EDIT - I decided to include the constructor of the class as well (Yes, this is what it really is.) :
public class ScannerLine
{
private string line;
public ScannerLine(string line)
{
this.line = line;
}
/// <summary>Gets the date the exam was scanned.</summary>
public DateTime ScanDate
{
get
{
DateTime test = DateTime.MinValue;
DateTime.TryParseExact(line.Substring(12, 6).Trim(), "MMddyy", CultureInfo.InvariantCulture, DateTimeStyles.None, out test);
return test;
}
}
/// <summary>Gets a value indicating whether to use raw scoring.</summary>
public bool UseRaw { get { return (line.Substring(112, 1) == "R" ? true : false); } }
/// <summary>Gets the raw points per question.</summary>
public float RawPoints
{
get
{
float test = float.MinValue;
float.TryParse(line.Substring(113, 4).Insert(2, "."), out test);
return test;
}
}
}
**EDIT 2 - ** I included some sample properties of the class to help clarify. As you can see, the class takes a fixed string from a scanner and simply makes it easier to break apart the line into more useful chunks. The file is a line delimiated file from a Scantron machine and the only way to parse it is a bunch of string.Substring calls and conversions.
I would definitely stick with the immutable version if you really need the class at all. Immutability makes it easier to reason about your code - if you store a reference to a ScannerLine, it's useful to know that it's not going to change. The performance is almost certain to be insignificant - the IO involved in reading the line is likely to be more significant than creating a new object. If you're really concerned about performance, should should benchmark/profile the code before you decide to make a design decision based on those performance worries.
However, if your state is just a string, are you really providing much benefit over just storing the strings directly and having appropriate methods to analyse them later? Does ScannerLine analyse the string and cache that analysis, or is it really just a bunch of parsing methods?
You're first approach is more clear. Performance wise you can gain something but I don't think is worth.
I would go with the second option.
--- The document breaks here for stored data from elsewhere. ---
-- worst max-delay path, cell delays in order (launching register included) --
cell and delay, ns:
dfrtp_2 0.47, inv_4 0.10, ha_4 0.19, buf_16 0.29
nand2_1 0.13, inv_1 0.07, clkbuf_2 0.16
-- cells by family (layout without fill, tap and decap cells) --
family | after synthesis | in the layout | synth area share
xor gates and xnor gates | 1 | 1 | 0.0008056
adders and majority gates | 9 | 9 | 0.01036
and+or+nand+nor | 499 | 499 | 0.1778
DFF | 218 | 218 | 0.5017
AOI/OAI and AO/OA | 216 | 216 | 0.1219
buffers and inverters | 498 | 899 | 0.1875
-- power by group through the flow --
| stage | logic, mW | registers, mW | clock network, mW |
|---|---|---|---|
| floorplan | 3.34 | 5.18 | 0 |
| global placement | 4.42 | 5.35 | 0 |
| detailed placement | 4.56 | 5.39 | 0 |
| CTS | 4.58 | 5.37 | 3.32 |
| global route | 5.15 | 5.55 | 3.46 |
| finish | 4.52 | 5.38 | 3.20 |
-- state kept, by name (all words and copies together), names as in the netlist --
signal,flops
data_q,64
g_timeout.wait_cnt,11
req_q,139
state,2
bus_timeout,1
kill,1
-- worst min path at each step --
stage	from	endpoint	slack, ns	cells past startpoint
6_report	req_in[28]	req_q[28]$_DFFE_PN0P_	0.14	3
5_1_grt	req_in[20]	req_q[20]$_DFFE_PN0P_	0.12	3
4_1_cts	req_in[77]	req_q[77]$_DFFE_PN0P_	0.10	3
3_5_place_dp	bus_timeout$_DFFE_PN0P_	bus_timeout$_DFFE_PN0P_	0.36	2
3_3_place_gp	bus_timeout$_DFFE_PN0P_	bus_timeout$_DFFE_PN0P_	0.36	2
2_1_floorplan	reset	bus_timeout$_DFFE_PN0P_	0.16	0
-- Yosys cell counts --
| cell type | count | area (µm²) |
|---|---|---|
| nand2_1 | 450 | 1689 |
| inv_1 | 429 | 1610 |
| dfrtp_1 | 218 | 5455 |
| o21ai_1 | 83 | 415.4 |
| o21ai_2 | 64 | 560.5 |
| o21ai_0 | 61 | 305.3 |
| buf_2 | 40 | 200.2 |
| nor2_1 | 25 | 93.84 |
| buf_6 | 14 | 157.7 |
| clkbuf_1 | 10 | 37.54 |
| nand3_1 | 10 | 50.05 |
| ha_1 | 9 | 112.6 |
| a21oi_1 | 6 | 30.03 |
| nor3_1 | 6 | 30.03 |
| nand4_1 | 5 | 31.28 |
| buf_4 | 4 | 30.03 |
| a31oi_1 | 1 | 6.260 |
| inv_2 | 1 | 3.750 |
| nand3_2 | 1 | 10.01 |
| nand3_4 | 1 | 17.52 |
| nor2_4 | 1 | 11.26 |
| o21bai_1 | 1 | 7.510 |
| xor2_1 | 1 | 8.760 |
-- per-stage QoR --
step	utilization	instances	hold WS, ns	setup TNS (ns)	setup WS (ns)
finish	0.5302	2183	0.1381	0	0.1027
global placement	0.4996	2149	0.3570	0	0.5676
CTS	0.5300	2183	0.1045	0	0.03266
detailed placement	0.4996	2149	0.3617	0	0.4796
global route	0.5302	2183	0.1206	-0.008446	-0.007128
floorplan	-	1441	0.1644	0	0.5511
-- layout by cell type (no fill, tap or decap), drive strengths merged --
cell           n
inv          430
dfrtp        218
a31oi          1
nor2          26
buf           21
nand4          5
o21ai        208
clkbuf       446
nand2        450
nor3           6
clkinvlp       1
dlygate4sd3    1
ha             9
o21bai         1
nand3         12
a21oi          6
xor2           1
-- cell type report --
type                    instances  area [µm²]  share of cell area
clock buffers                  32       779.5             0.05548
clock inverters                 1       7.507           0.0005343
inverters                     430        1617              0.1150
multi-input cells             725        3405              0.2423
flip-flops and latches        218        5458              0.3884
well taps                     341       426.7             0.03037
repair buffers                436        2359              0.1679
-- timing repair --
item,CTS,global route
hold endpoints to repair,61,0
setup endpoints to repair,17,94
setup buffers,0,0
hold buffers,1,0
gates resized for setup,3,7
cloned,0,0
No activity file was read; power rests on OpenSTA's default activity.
===== src/rtl/ram_sicherer.sv =====
// Dumps a RAM region to the SD card: header word (count-1) at SD_BASIS, then the
// RAM words at SD_BASIS+1.., in the layout the SD-to-RAM loader reads back.
module ram_sicherer #(
  parameter int          ADDR_WIDTH = 16,
  parameter int          WORDSIZE   = 32,
  parameter logic [31:0] SD_BASIS   = 32'd0
) (
  input  logic                  Clock,
  input  logic                  Reset,
  input  logic                  Start,
  input  logic [ADDR_WIDTH-1:0] StartAdresse,
  input  logic [ADDR_WIDTH:0]   Anzahl,
  output logic                  Busy,
  output logic                  Fertig,
  output logic [ADDR_WIDTH-1:0] RAMAdresse,
  output logic                  RAMLesen,
  input  logic [WORDSIZE-1:0]   RAMDatenRein,
  output logic [31:0]           SDAdresse,
  output logic [WORDSIZE-1:0]   SDDaten,
  output logic                  SDSchreiben,
  input  logic                  SDBusy
);

  typedef enum logic [2:0] {
    IDLE     = 3'd0,
    HEADER   = 3'd1,
    SD_WAIT  = 3'd2,
    RAM_READ = 3'd3,
    RAM_WAIT = 3'd4,
    SD_WRITE = 3'd5,
    DONE     = 3'd6
  } state_t;

  localparam logic [ADDR_WIDTH-1:0] PTR_ONE  = {{(ADDR_WIDTH-1){1'b0}}, 1'b1};
  localparam logic [ADDR_WIDTH:0]   REST_ONE = {{ADDR_WIDTH{1'b0}}, 1'b1};

  state_t                state_r, state_s;
  logic [ADDR_WIDTH-1:0] ptr_r, ptr_s;
  logic [ADDR_WIDTH:0]   rest_r, rest_s;
  logic [31:0]           idx_r, idx_s;
  logic [WORDSIZE-1:0]   data_r, data_s;
  logic                  guard_r, guard_s;
  logic                  busy_r, busy_s;
  logic                  fertig_r, fertig_s;
  logic [ADDR_WIDTH-1:0] ram_adresse_r, ram_adresse_s;
  logic                  ram_lesen_r, ram_lesen_s;
  logic [31:0]           sd_adresse_r, sd_adresse_s;
  logic [WORDSIZE-1:0]   sd_daten_r, sd_daten_s;
  logic                  sd_schreiben_r, sd_schreiben_s;

  // Next-state and next-output logic; all outputs are registered from these values
  always_comb begin
    state_s        = state_r;
    ptr_s          = ptr_r;
    rest_s         = rest_r;
    idx_s          = idx_r;
    data_s         = data_r;
    guard_s        = guard_r;
    fertig_s       = 1'b0;
    ram_adresse_s  = ram_adresse_r;
    ram_lesen_s    = 1'b0;
    sd_adresse_s   = sd_adresse_r;
    sd_daten_s     = sd_daten_r;
    sd_schreiben_s = 1'b0;

    case (state_r)
      IDLE: begin
        if (Start) begin
          if (Anzahl != '0) begin
            ptr_s   = StartAdresse;
            rest_s  = Anzahl;
            idx_s   = 32'd0;
            state_s = HEADER;
          end else begin
            state_s = DONE;
          end
        end else begin
          state_s = IDLE;
        end
      end
      HEADER: begin
        if (!SDBusy) begin
          sd_schreiben_s = 1'b1;
          sd_adresse_s   = SD_BASIS;
          sd_daten_s     = WORDSIZE'(rest_r - REST_ONE);
          guard_s        = 1'b1;
          state_s        = SD_WAIT;
        end else begin
          state_s = HEADER;
        end
      end
      SD_WAIT: begin
        // The request is visible in the guard cycle; the writer's busy flag follows later
        if (guard_r) begin
          guard_s = 1'b0;
        end else if (!SDBusy) begin
          state_s = (rest_r == '0) ? DONE : RAM_READ;
        end else begin
          state_s = SD_WAIT;
        end
      end
      RAM_READ: state_s = RAM_WAIT;
      RAM_WAIT: begin
        data_s  = RAMDatenRein;
        state_s = SD_WRITE;
      end
      SD_WRITE: begin
        sd_schreiben_s = 1'b1;
        sd_adresse_s   = SD_BASIS + 32'd1 + idx_r;
        sd_daten_s     = data_r;
        ptr_s          = ptr_r + PTR_ONE;
        idx_s          = idx_r + 32'd1;
        rest_s         = rest_r - REST_ONE;
        guard_s        = 1'b1;
        state_s        = SD_WAIT;
      end
      DONE: begin
        fertig_s = 1'b1;
        state_s  = IDLE;
      end
      default: state_s = IDLE;
    endcase

    // RAM strobe must be visible during RAM_READ so data arrives in RAM_WAIT
    if (state_s == RAM_READ) begin
      ram_lesen_s   = 1'b1;
      ram_adresse_s = ptr_s;
    end else begin
      ram_lesen_s   = 1'b0;
    end

    busy_s = (state_s != IDLE);
  end

  // State, counter and output registers
  always_ff @(posedge Clock or negedge Reset) begin
    if (!Reset) begin
      state_r        <= IDLE;
      ptr_r          <= '0;
      rest_r         <= '0;
      idx_r          <= 32'd0;
      data_r         <= '0;
      guard_r        <= 1'b0;
      busy_r         <= 1'b0;
      fertig_r       <= 1'b0;
      ram_adresse_r  <= '0;
      ram_lesen_r    <= 1'b0;
      sd_adresse_r   <= 32'd0;
      sd_daten_r     <= '0;
      sd_schreiben_r <= 1'b0;
    end else begin
      state_r        <= state_s;
      ptr_r          <= ptr_s;
      rest_r         <= rest_s;
      idx_r          <= idx_s;
      data_r         <= data_s;
      guard_r        <= guard_s;
      busy_r         <= busy_s;
      fertig_r       <= fertig_s;
      ram_adresse_r  <= ram_adresse_s;
      ram_lesen_r    <= ram_lesen_s;
      sd_adresse_r   <= sd_adresse_s;
      sd_daten_r     <= sd_daten_s;
      sd_schreiben_r <= sd_schreiben_s;
    end
  end

  assign Busy        = busy_r;
  assign Fertig      = fertig_r;
  assign RAMAdresse  = ram_adresse_r;
  assign RAMLesen    = ram_lesen_r;
  assign SDAdresse   = sd_adresse_r;
  assign SDDaten     = sd_daten_r;
  assign SDSchreiben = sd_schreiben_r;

endmodule
**src/rtl/mm_timer_slave.sv**
```systemverilog
// mm_timer_slave: memory-mapped down-counting timer with prescaler,
// one-shot / auto-reload modes and a level interrupt.
module mm_timer_slave #(
  parameter int DATA_WIDTH = 32,
  parameter int PRESCALE   = 50
) (
  input  logic                  clk,
  input  logic                  rst_n,
  input  logic [DATA_WIDTH-1:0] wd,
  input  logic [DATA_WIDTH-1:0] address,
  input  logic                  we,
  input  logic                  re,
  output logic [DATA_WIDTH-1:0] rd,
  output logic                  irq
);

  typedef enum logic {IDLE, RUN} state_t;

  localparam logic [15:0] PSC_MAX = 16'(PRESCALE - 1);

  state_t                state;
  logic                  auto_reload;
  logic                  irq_en;
  logic                  expired;
  logic [DATA_WIDTH-1:0] load;
  logic [DATA_WIDTH-1:0] count;
  logic [15:0]           psc;

  logic wr_ctrl, wr_load, wr_count, wr_stat;
  logic run, tick, zero, expire;
  logic run_nxt, start;
  logic unused_ok;

  assign unused_ok = ^{address[DATA_WIDTH-1:4], address[1:0]};

  assign wr_ctrl  = we && (address[3:2] == 2'd0);
  assign wr_load  = we && (address[3:2] == 2'd1);
  assign wr_count = we && (address[3:2] == 2'd2);
  assign wr_stat  = we && (address[3:2] == 2'd3);

  assign run    = (state == RUN);
  assign tick   = run && (psc == PSC_MAX);
  assign zero   = (count == '0);
  // A COUNT write on the same edge swallows the tick's expiry
  assign expire = tick && zero && !wr_count;

  always_comb begin
    run_nxt = run;
    if (wr_ctrl)
      run_nxt = wd[0];
    else if (expire && !auto_reload)
      run_nxt = 1'b0;
  end

  assign start = !run && run_nxt;

  always_ff @(posedge clk or negedge rst_n) begin
    if (!rst_n) begin
      state       <= IDLE;
      auto_reload <= 1'b0;
      irq_en      <= 1'b0;
      expired     <= 1'b0;
      load        <= '0;
      count       <= '0;
      psc         <= '0;
    end else begin
      state <= run_nxt ? RUN : IDLE;
      if (wr_ctrl) begin
        auto_reload <= wd[1];
        irq_en      <= wd[2];
      end
      if (wr_load)
        load <= wd;
      if (wr_count)
        count <= wd;
      else if (tick) begin
        if (!zero)
          count <= count - DATA_WIDTH'(1);
        else if (auto_reload)
          count <= load;
      end
      // Set beats write-1-to-clear
      if (expire)
        expired <= 1'b1;
      else if (wr_stat && wd[0])
        expired <= 1'b0;
      if (!run_nxt || start || wr_count || tick)
        psc <= '0;
      else
        psc <= psc + 16'd1;
    end
  end

  always_comb begin
    rd = '0;
    if (re) begin
      unique case (address[3:2])
        2'd0:    rd = DATA_WIDTH'({irq_en, auto_reload, run});
        2'd1:    rd = load;
        2'd2:    rd = count;
        default: rd = DATA_WIDTH'(expired);
      endcase
    end
  end

  assign irq = expired && irq_en;

endmodule

```
**config.mk**
```make
export PLATFORM = sky130hd
export DESIGN_NAME = mm_timer_slave
export DESIGN_NICKNAME = d
export VERILOG_FILES = /design/src/rtl/mm_timer_slave.sv
export SDC_FILE = /design/constraint.sdc
export NUM_CORES = 1
export LEC_CHECK = 0
export CAP_MARGIN = 20
export CORE_MARGIN = 5
export CORE_UTILIZATION = 40
export DETAILED_ROUTE_END_ITERATION = 7
export PLACE_DENSITY = 0.75
export SYNTH_ARGS = -nofsm -noshare
export SYNTH_HDL_FRONTEND = slang
export SYNTH_SLANG_ARGS = --single-unit
```
**constraint.sdc**
```tcl
create_clock -name clk -period 2.9 [get_ports clk]
set_input_delay 0.435 -clock clk [delete_from_list [all_inputs] [get_ports clk]]
set_output_delay 0.435 -clock clk [all_outputs]
set_load 0.01 [all_outputs]
```
**Word-level counts from Yosys, hierarchy flattened**

Index checks and enable logic that the tools add are counted.

- Flip-flop bits (word level): 84
- Bits in latches: 0
- RAM bits: 0
- Memories kept: 0
- Output and inout bits: 33
- Bits of input ports: 68
- Bits in read-only memories: 0
- Word-level logic and storage cells: 49

- Add/subtract/negate cells: 2
- Equality and inequality tests: 5
- Shifts and indexed selects: 0
- Divide/modulo/power cells: 0
- Bitwise logic cells: 0
- $lt $le $gt $ge: 0
- Mux-type cells: 12
- Reduce and logical (&&, ||, !) cells: 23
- Multiply operators: 0

Operator list:

| operator | count |
|---|---|
| $mux W32 | 5 |
| $pmux W32 S3 | 1 |
| $logic_not A32 Y1 | 1 |
| $sub A32 B1 Y32 const B | 1 |
| $add A16 B1 Y16 const B | 1 |
| $eq A16 B6 Y1 const B | 1 |
| $mux W16 | 1 |
| $logic_and A1 B1 Y1 | 11 |
| $mux W1 | 5 |
| $eq A2 B2 Y1 const B | 2 |
| $logic_not A1 Y1 | 4 |
| $reduce_bool A2 Y1 | 2 |
| $logic_or A1 B1 Y1 | 3 |
| $ne A3 B3 Y1 const B | 1 |
| $eq A2 B1 Y1 const B | 1 |
| $logic_not A2 Y1 | 1 |
| $reduce_and A2 Y1 | 1 |

**Longest topological paths before layout**

Gate-level depths: netlist of the first run.

- Depth in word-level cells: 12
- Mapped depth: 9
- Gate-level depth less buffers: 8

**Worst setup path after synthesis of the first run**

Ideal clock, no wire load.

- Path kind: register -> register
- From: register count[12]
- To: register count[9]
- Path buffers: 3
- Arrival time: 2.102 ns
- Path slack: 0.672 ns
- Cell stages (with the launch flop): 10
- Setup time: 0.126 ns
- Path through: dfrtp_1 > buf_6 > nor4_4 > nand2b_2 > buf_6 > or4_4 > buf_6 > a21oi_2 > nor4b_1 > a221o_1

- Longest elaborated chain between the ends: 4

RTL lines:

| item | line | text |
|---|---|---|
| start, declared | 26 | `logic [DATA_WIDTH-1:0] count;` |
| start signal, assigned | 75 | `count <= wd;` |
| start signal, assigned | 78 | `count <= count - DATA_WIDTH'(1);` |
| start signal, assigned | 80 | `count <= load;` |
| $logic_not A32 Y1 * | 43 | `assign zero = (count == '0);` |
| $mux W32 | 77 | `if (!zero)` |
| $mux W32 | 76 | `else if (tick) begin` |
| $mux W32 | 74 | `if (wr_count)` |

Every way passes the cells marked *; elsewhere a longest branch is shown, timed or not. The select of a mux whose other input is x is not followed.
A chain may end at the register's enable or synchronous reset.

**Final worst setup path of the first run**

- From: register count[13]
- To: register count[11]

Same word-level chain as after synthesis.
It's more efficient, and they're both equally easy to understand IMO. Plus, you probably have no way of knowing how many times those statements in the while loop are going to be called. So who knows? It could be a .01% performance gain, or a 50% performance gain (not likely, but maybe)!
Immutable classes have a lot of advantages. It makes sense for a simple value class like this to be immutable. The object creation time for classes is small for modern VMs. The way you have it is just fine.
I'd actually ditch the "instance" nature of the class entirely, and use it as a static class, not an instance as you are right now. Every property is entirely independent from each other, EXCEPT for the string used. If these properties were related to each other, and/or there were other "hidden" variables that were set up every time that the string was assigned (pre-processing the properties for example), then there'd be reasons to do it one way or the other with re-assignment, but from what you're doing there, I'd change it to be 100% static methods of the class.
If you insist on having the class be an instance, then for pure performance reasons I'd allow re-assignment of the string, as then the CLR isn't creating and destroying instances of the same class continually (except for the string itself obviously).
At the end of the day, IMO this is something you can really do any way you want since there are no other class instance variables. There may be style reasons to do one or the other, but it'd be hard to be "wrong" when solving that problem. If there were other variables in the class that were set upon construction, then this'd be a whole different issue, but right now, code for what you see as the most clear.
I'd go with your first option. There's no reason for the class to be mutable in your example. Keep it simple unless you actually have a need to make it mutable. If you're really that concerned with performance, then run some performance analysis tests and see what the differences are.